The first person I forgive today is myself
for staying up too late last night—how
I loved reading into the late hours, the story
crooking its finger at me, tethering me
to its pages. What good does it do
to call myself stupid, to lash out at the part of me
who thrives on those slender moments
when I am alone and the house is quiet
and I am the sister of words. No, better to tell
that late night reader that I’m tired.
Better to smile at her, though she thwarts
the morning me who loves to rise feeling rested.
She does not apologize. I know I will have
to forgive her again. Somehow, when I start
with myself, it makes it easier all day long
to practice forgiveness for others—
the slow drivers, the complainers, the bullies,
the pouters. They probably have happier,
calmer, more rational selves, too,
that they are also thwarting. All day I practice seeing
the heart of a person. All day, when I yawn, I smile.
Oh, Rosemerry. How I am devouring this poem; how needfully hungry I am for it. How gratefully glad I am because of it. And, again, because of you. Yesterday, I tried to forgive an irksome and vexatious co-worker, but it never took. That I had to unexpectedly work with her, yesterday, when she filled in for another co-worker who wasn’t able to come in, it didn’t help. Also, I also struggle with the part of me that want to stay up, who argues that reading, especially while in bed, is close enough to sleeping, only to have the early-morning alarm jar me much to early into my day. And pondering the possibility that my beloved co-worker also struggles with their own dark and morning self, certainly alters my perceptions; provides one more area where we are quite alike. Thank you for today’s poem, this today. (Can you see the weight lifting off my shoulders from here?)

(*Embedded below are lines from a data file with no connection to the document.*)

Source: an optimization exercise on an open RTL-to-GDS flow (aim: small area and a short achievable clock period). Production flows keep margins and buffers that such runs may drop. The RTL was checked by simulation tests, not by an equivalence proof against the original design. Power is estimated from default activity; no workload was simulated.

File: constraint.sdc
create_clock -name core_clock -period 4.5 [get_ports {clk}]
set_input_delay 0.9000 -clock core_clock [delete_from_list [all_inputs] [get_ports {clk}]]
set_output_delay 0.9000 -clock core_clock [all_outputs]
set_load 0.01 [all_outputs]
File: config.mk
export PLATFORM = sky130hd
export DESIGN_NAME = spi_ram
export DESIGN_NICKNAME = spi_ram
export VERILOG_FILES = /design/flow/design.v
export SDC_FILE = /design/flow/constraint.sdc
export NUM_CORES = 4
export LEC_CHECK = 0
export CAP_MARGIN = 20
export CORE_MARGIN = 2
export CORE_UTILIZATION = 40
export SETUP_SLACK_MARGIN = 2.2
export SLEW_MARGIN = 20
export TNS_END_PERCENT = 0
File: design.v
module spi_ram #(
  parameter int MEM_DEPTH = 256,
  parameter int ADDR_SIZE = 8,
  parameter int TX_CYCLES = 8
) (
  input  logic       clk,
  input  logic       rst_n,
  input  logic [9:0] din,
  input  logic       rx_valid,
  output logic [7:0] dout,
  output logic       tx_valid,
  output logic       err
);
  localparam int DATA_W = 8;
  localparam int CNT_W  = (TX_CYCLES > 1) ? $clog2(TX_CYCLES) : 1;
  localparam logic [CNT_W-1:0] CNT_LOAD = CNT_W'(TX_CYCLES - 1);
  localparam int NPAIR  = MEM_DEPTH / 2;
  localparam int LO_W   = 5;                        
  localparam int GRP    = 1 << LO_W;                
  localparam int NGRP   = MEM_DEPTH / GRP;          
  logic [DATA_W-1:0]    slot_a [NPAIR];
  logic [DATA_W-1:0]    slot_b [NPAIR];
  logic [1:0]           ring_cnt;
  logic                 ph;
  logic                 wp, wp_dup;                 
  logic [ADDR_SIZE-1:0] wp_addr;
  logic [DATA_W-1:0]    wp_data;
  logic                 wp_land, wp_land_dup;       
  logic [DATA_W-1:0]    wp_ins;                     
  logic [NPAIR-1:0]     land_sel, land_seln;
  logic [DATA_W-1:0]    rd_stage [NGRP];
  logic                 rd_byp, rd_pol;
  logic                 rx_valid_d;
  logic [ADDR_SIZE-1:0] wr_addr, rd_addr;
  logic                 wr_addr_vld, rd_addr_vld;
  logic [CNT_W-1:0]     cnt;
  logic                 accept, wr_ok, rd_ok, rd_bad, wr_bad;
  logic [1:0]           cmd;
  assign accept = rx_valid & ~rx_valid_d;
  assign cmd    = din[9:8];
  assign wr_ok  = accept && (cmd == 2'b01) && wr_addr_vld;
  assign wr_bad = accept && (cmd == 2'b01) && !wr_addr_vld;
  assign rd_ok  = accept && (cmd == 2'b11) && rd_addr_vld && !tx_valid;
  assign rd_bad = accept && (cmd == 2'b11) && (!rd_addr_vld || tx_valid);
  always_ff @(posedge clk or negedge rst_n) begin
    if (!rst_n) begin
      rx_valid_d   <= 1'b0;
      tx_valid     <= 1'b0;
      err          <= 1'b0;
      dout         <= '0;
      wr_addr_vld  <= 1'b0;
      rd_addr_vld  <= 1'b0;
    end else begin
      rx_valid_d   <= rx_valid;
      err          <= wr_bad | rd_bad;
      if (rd_ok)
        tx_valid <= 1'b1;
      else if (cnt == '0)
        tx_valid <= 1'b0;
      if (accept && cmd == 2'b00)
        wr_addr_vld <= 1'b1;
      if (accept && cmd == 2'b10)
        rd_addr_vld <= 1'b1;
      if (rd_ok)
        dout <= rd_byp ? wp_data : (rd_stage[rd_addr[ADDR_SIZE-1:LO_W]] ^ {DATA_W{rd_pol}});
    end
  end
  always_ff @(posedge clk) begin
    if (accept && cmd == 2'b00)
      wr_addr <= din[ADDR_SIZE-1:0];
    if (accept && cmd == 2'b10)
      rd_addr <= din[ADDR_SIZE-1:0];
    if (rd_ok)
      cnt <= CNT_LOAD;
    else if (cnt != '0)
      cnt <= cnt - CNT_W'(1);
  end
  assign ph          = ring_cnt[0];
  assign wp_land     = wp && (wp_addr[0] != ph);
  assign wp_land_dup = wp_dup && (wp_addr[0] != ph);
  assign wp_ins      = ~wp_data ^ {DATA_W{ring_cnt[1] ^ ring_cnt[0] ^ wp_addr[0]}};
  always_comb
    for (int p = 0; p < NPAIR; p++) begin
      land_sel[p]  =   wp_land     && wp_addr[ADDR_SIZE-1:1] == (ADDR_SIZE-1)'(p);
      land_seln[p] = !(wp_land_dup && wp_addr[ADDR_SIZE-1:1] == (ADDR_SIZE-1)'(p));
    end
  always_ff @(posedge clk) begin
    ring_cnt <= ring_cnt + 2'd1;
    wp       <= wr_ok | (wp & ~wp_land);
    wp_dup   <= wr_ok | (wp_dup & ~wp_land_dup);
    if (wr_ok) begin
      wp_addr <= wr_addr;
      wp_data <= din[DATA_W-1:0];
    end
    for (int p = 0; p < NPAIR; p++) begin
      slot_b[p] <= slot_a[p];
      for (int b = 0; b < DATA_W; b++)
        slot_a[p][b] <= ~((slot_b[p][b] | land_sel[p]) & (land_seln[p] | wp_ins[b]));
    end
  end
  logic [ADDR_SIZE-1:0] rd_pos;
  assign rd_pos = {rd_addr[ADDR_SIZE-1:1], rd_addr[0] ^ ph};
  logic [GRP-1:0] lo_sel;
  always_comb
    for (int j = 0; j < GRP; j++)
      lo_sel[j] = (rd_pos[LO_W-1:0] == LO_W'(j));
  always_ff @(posedge clk) begin
    rd_byp <= wp && (wp_addr == rd_addr);
    rd_pol <= ring_cnt[1] ^ (rd_addr[0] & ring_cnt[0]);
    for (int g = 0; g < NGRP; g++)
      for (int b = 0; b < DATA_W; b++) begin
        logic acc;
        acc = 1'b1;
        for (int j = 0; j < GRP; j++)
          acc &= (j[0] ? slot_b[g*GRP/2 + j/2][b] : slot_a[g*GRP/2 + j/2][b]) | ~lo_sel[j];
        rd_stage[g][b] <= acc;
      end
  end
endmodule
File: run.sh
#!/bin/bash
# synth_recipe.tcl (not shown) runs the flow's synth.tcl, then flattens the netlist and writes it again
# the make line also repeats each setting of config.mk as NAME=value (left out here)
make -C /OpenROAD-flow-scripts/flow DESIGN_CONFIG=/design/flow/config.mk WORK_HOME=/design/flow/orfs CLKGATE_MAP_FILE= SYNTH_SCRIPT=/design/flow/synth_recipe.tcl finish
==> metrics.cfg, run 1 <==
[logic_synthesis]
synth-edff-count=32
synth-compound-area-share_pct=20.6
yosysWarnings=4
syn_area_um2=63700
synthMuxAreaShare_pct=0.481
synth_xor_area_share_pct=0.357
syn_inst=5620
synthArstFlopShare_pct=0.600
ys_seq_area_share_pct=68.7
synth_top_family_by_area=compound AO/OA/AOI/OAI gates
synthAdderAreaFrac_pct=0.0589
syn-num-nets=5636
synth-seq-cells=2166
synth_area_per_cell_um2=11.3
synth_ff_type=dfxtp_1
yosys.area_share.simple_pct=7.29
ys_types=62

[die]
rows=146
die_h_um=403
ioPinCount=23
core_um2=158000
initial_utilization_pct=40.2
die_area_um2=163000
die_w_um=403

[power]
p_int_mw=29.2
p_comb_share_pct=2.0
p_clk_share_pct=45.9
max-vdd-ir-drop_uv=320
p_leak_nw=30.0
power.share.sequential_pct=52.0
p_per_area_nw_per_um2=476
switchingPower_mw=8.37
sw_frac_of_total_pct=22.2

[critical_path]
r2r-start=rd_addr[6]
cp-end-kind=register
crit_start=rd_addr[6]
path_max_fanout=6
crit_arrival_ns=3.63
crit_path_start_kind=register
critPathKind=register to register
crit_required_ns=5.24

[detailed_routing]
avgRoutedWirePerCell_um=38.3
ant_nets=0
vias=58700
route.detailed.drc=0
wl_mm=315
first_pass_iters=14
drt_iter0_markers=10900
viasPerCell=7.13

[sta]
min_period_ns=2.89
slew_headroom_pct=21.4
fmax_mhz=346
finalSetupViolCount=0
setup_ws_ns=1.61
final.setup.tns_ns=0
finalHoldViolations=0
finalCritPeriodShare_pct=64.2
fin_skew_ns=0.0495
worstMarginPinSlew_ns=1.18
rsz0062_at_grt=true
slew_violations=0

[global_route]
grt_use_total_pct=35.7
grt_pass1_vias=54700
antenna_found_initial=20
grt-busiest-layer=met2
gr-usage-met2_pct=49.9
met3_usage_pct=14.9
grt_overflow_total=0
grt_pass1_wl_mm=415
grt_max_degree=81
met1_usage_pct=43.8

[place]
io_buffers=22
hpwl_mm=170
place_ws_ns=1.10
gp_congestion=0.973

[clock_tree]
cts-htree-levels=4
cts_root_buffer=clkbuf_16
cts_sinks=2166
clk_pin_slew_ns=0.06
clockBufferDepth=3
cts_tree=yes
numCtsBuffers=201
cts_hold_buf=0
clock_latency_ns=0.90

[layout]
layout_commonest_cell=dfxtp_1
final_layout_size_suffix_gt1_share_pct=17.5
layout.nets=5998
n_fill_cell=13600
final_cell_mix=dfxtp_1, o22ai_1, buf_4
syn_to_final_growth_pct=24.1

[status]
status=finished clean

[worst_hold_path]
hp-class=register to register
worstHoldStart=slot_a[73][3]

[job]
maxCapViolations=0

“Slender moments.” “Sister of words. I love these two images. And, “thwarts,” is such the spot-on word choice.
I’ve some forgiving to git to.
it’s not an easy practice, is it? And especially the self. I am really working on it since this poem, too …
This puts me in mind of Yeats’s great poem, “A Dialogue of Self and Soul,” which ends:
I am content to follow to its source
Every event in action or in thought;
Measure the lot; forgive myself the lot!
When such as I cast out remorse
So great a sweetness flows into the breast
We must laugh and we must sing,
We are blest by everything,
Everything we look upon is blest.
https://www.poetryfoundation.org/poems/43294/a-dialogue-of-self-and-soul
Great minds, eh…?
forgive myself the lot … ahhh, Yeats really got it, didn’t he … and the blessing that comes then, the sweetness. we are blest by everything. thank you, Joe, for reminding me.
I was awake at 3 AM trying to decide whether to listen to my sleep app or read that book. I turned on my phone to do the right thing and try to sleep. Instead I find this awesome poem and read until I was sleepy. Thank you once again.
there we were in the same boat! hugs to you!